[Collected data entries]
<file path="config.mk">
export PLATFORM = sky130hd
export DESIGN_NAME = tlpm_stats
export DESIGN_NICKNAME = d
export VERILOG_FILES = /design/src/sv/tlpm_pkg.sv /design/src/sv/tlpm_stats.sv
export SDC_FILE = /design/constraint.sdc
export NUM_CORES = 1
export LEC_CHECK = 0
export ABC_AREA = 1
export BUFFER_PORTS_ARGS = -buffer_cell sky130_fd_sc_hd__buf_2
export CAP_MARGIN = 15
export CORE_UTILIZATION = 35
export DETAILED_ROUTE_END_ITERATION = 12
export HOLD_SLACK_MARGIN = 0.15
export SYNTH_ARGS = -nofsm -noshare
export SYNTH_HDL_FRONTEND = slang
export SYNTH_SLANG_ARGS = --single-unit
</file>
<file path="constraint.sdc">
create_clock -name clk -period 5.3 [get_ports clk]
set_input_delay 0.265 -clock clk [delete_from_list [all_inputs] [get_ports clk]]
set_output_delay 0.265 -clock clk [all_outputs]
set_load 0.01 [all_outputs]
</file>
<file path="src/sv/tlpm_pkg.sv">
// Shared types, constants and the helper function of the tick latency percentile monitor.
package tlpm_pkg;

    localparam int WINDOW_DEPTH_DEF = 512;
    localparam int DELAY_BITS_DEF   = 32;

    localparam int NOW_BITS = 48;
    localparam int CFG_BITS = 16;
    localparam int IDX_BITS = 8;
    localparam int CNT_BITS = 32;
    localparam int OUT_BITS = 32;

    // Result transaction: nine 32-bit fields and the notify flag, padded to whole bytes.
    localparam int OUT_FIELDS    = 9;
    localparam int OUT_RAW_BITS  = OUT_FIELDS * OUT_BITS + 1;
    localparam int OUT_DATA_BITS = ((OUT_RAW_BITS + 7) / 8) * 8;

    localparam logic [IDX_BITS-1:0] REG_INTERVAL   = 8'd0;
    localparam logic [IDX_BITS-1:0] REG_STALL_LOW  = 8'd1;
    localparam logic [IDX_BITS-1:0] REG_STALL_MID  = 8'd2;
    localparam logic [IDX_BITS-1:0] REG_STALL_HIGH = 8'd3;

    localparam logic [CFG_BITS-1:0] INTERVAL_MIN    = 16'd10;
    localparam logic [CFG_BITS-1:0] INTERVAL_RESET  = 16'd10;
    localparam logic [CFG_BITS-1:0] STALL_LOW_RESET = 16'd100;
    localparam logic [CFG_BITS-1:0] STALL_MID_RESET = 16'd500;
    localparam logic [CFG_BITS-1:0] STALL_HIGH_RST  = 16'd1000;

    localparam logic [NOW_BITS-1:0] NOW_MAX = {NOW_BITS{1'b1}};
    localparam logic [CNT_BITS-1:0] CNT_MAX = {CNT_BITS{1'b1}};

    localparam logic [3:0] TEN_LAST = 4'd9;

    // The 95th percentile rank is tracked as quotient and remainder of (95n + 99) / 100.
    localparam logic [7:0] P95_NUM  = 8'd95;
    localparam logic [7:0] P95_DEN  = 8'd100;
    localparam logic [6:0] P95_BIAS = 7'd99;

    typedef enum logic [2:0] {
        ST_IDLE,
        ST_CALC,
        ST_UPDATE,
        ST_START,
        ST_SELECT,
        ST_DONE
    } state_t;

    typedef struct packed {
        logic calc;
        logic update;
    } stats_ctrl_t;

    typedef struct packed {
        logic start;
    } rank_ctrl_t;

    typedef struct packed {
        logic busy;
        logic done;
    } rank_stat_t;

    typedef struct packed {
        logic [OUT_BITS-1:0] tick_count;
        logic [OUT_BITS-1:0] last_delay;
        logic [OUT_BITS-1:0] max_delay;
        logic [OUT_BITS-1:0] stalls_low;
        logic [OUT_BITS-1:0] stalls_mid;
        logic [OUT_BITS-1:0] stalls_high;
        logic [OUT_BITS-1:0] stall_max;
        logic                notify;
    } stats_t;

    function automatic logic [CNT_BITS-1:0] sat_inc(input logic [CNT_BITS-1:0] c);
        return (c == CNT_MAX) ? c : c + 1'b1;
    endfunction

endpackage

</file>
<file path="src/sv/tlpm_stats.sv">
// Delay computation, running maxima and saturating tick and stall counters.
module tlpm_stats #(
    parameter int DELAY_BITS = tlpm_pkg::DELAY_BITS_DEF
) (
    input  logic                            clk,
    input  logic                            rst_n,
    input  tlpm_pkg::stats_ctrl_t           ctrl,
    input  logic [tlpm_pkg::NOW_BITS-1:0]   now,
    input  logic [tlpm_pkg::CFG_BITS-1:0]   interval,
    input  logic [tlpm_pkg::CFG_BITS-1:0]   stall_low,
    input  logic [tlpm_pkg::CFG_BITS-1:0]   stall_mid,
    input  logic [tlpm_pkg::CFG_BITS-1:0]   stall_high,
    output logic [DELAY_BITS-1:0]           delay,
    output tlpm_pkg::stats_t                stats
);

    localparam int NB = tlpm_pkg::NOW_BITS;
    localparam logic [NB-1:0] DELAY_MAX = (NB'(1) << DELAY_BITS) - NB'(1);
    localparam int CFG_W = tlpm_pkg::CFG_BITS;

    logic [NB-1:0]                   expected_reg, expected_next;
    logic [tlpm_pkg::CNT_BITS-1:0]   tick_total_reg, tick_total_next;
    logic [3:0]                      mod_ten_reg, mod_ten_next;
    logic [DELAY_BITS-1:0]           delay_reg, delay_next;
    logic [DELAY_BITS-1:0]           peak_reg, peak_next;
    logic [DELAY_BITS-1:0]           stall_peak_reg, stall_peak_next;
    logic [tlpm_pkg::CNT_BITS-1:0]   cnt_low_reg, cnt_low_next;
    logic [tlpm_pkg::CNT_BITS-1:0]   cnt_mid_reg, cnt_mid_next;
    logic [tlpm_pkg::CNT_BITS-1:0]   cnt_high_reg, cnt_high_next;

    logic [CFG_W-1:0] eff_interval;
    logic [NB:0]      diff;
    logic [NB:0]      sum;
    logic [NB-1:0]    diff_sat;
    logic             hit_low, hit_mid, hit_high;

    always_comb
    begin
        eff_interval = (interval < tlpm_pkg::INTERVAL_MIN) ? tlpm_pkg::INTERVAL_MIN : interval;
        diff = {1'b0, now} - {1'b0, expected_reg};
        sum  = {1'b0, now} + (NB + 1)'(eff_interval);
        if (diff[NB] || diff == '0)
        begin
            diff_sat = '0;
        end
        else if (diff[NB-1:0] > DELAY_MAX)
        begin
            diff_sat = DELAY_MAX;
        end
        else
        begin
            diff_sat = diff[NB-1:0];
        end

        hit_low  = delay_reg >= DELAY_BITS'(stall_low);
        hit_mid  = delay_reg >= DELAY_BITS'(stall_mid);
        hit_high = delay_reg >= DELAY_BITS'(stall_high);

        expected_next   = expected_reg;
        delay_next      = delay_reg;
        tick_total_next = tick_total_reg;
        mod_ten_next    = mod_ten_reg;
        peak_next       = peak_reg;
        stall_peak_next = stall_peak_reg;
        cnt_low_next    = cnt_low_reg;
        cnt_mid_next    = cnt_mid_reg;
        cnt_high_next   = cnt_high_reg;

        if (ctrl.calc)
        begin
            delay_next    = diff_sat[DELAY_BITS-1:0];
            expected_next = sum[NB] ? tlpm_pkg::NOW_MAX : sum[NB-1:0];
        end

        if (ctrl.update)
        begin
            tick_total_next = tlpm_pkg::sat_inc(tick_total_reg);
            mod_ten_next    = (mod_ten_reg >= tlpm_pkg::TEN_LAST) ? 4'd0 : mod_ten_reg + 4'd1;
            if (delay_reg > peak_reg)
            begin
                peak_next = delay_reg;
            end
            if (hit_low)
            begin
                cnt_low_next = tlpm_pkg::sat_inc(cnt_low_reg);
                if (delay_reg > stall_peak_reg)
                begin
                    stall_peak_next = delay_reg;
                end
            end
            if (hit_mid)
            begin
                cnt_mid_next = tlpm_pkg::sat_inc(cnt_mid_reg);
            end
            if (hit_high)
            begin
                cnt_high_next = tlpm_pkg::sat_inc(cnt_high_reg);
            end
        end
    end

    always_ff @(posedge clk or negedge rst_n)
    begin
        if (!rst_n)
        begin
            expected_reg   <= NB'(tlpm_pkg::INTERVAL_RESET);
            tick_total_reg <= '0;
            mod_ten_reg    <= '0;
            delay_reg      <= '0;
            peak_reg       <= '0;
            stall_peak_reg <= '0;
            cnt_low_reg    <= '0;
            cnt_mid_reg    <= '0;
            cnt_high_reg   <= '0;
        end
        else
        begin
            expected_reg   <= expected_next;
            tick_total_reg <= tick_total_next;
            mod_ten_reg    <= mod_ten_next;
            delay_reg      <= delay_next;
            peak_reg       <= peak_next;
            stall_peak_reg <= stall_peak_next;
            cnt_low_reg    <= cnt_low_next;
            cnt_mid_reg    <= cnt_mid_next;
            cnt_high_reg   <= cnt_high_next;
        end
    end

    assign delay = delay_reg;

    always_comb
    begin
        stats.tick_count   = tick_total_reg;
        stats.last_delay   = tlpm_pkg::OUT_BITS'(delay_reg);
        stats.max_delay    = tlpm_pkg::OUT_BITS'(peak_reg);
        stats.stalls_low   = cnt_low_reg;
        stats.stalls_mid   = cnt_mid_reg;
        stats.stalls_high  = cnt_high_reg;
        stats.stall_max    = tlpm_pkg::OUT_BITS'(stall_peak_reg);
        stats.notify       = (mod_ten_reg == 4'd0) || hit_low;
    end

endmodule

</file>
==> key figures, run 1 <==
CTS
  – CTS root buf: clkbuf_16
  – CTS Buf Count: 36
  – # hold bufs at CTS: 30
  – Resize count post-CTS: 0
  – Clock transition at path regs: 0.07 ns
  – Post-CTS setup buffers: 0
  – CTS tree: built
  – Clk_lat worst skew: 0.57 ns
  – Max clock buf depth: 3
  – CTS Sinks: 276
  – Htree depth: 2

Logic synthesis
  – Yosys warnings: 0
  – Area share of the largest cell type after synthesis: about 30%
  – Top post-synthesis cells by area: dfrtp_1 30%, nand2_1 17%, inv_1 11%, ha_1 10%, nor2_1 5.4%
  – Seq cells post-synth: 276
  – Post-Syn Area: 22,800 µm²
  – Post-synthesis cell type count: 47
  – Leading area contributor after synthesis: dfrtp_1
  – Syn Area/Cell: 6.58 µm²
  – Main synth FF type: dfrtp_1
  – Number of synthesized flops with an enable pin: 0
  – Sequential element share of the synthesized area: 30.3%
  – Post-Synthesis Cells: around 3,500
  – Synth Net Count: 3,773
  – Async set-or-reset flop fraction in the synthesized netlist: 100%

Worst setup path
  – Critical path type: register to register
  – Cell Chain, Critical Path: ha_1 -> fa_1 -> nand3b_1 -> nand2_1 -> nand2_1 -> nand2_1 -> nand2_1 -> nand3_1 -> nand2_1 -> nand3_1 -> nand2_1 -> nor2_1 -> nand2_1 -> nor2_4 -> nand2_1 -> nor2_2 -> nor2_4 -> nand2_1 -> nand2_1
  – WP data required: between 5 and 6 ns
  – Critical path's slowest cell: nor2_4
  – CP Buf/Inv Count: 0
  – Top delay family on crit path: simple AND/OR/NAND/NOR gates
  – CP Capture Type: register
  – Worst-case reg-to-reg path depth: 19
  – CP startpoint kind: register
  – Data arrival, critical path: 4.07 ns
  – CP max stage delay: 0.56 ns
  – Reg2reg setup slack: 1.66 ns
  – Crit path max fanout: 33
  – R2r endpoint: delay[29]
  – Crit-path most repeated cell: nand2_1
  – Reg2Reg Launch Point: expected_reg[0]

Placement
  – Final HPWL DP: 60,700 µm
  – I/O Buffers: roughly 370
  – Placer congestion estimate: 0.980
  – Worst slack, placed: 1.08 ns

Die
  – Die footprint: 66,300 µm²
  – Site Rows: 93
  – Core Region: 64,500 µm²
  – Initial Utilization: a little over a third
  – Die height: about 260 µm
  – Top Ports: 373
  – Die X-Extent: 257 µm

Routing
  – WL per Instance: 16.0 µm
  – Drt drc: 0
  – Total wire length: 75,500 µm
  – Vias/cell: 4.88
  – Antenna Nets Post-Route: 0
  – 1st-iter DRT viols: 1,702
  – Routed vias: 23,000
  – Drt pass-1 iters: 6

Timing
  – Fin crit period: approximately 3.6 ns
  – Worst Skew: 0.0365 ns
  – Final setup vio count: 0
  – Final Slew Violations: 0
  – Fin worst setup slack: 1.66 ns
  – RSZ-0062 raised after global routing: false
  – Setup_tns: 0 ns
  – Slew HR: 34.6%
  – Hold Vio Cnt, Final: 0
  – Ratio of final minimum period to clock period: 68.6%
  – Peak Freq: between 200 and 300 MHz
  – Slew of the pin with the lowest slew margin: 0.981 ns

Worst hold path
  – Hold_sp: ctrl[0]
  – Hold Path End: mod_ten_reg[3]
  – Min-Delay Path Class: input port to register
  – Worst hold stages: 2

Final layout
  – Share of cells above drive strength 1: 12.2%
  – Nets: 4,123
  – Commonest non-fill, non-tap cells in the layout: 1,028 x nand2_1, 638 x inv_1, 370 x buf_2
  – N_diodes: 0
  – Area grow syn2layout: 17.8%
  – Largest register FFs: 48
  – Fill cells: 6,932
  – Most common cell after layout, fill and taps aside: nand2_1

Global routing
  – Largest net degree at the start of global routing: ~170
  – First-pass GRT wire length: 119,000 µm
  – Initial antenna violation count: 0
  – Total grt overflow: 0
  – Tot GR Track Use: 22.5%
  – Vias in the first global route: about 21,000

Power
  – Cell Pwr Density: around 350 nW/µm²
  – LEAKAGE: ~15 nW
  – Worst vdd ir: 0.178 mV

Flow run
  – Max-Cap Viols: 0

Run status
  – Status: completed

◆ **About this task**: Work through the data above and give the number of lines in which "notify" appears; add nothing else.

◆ **Answer for this exercise**: 3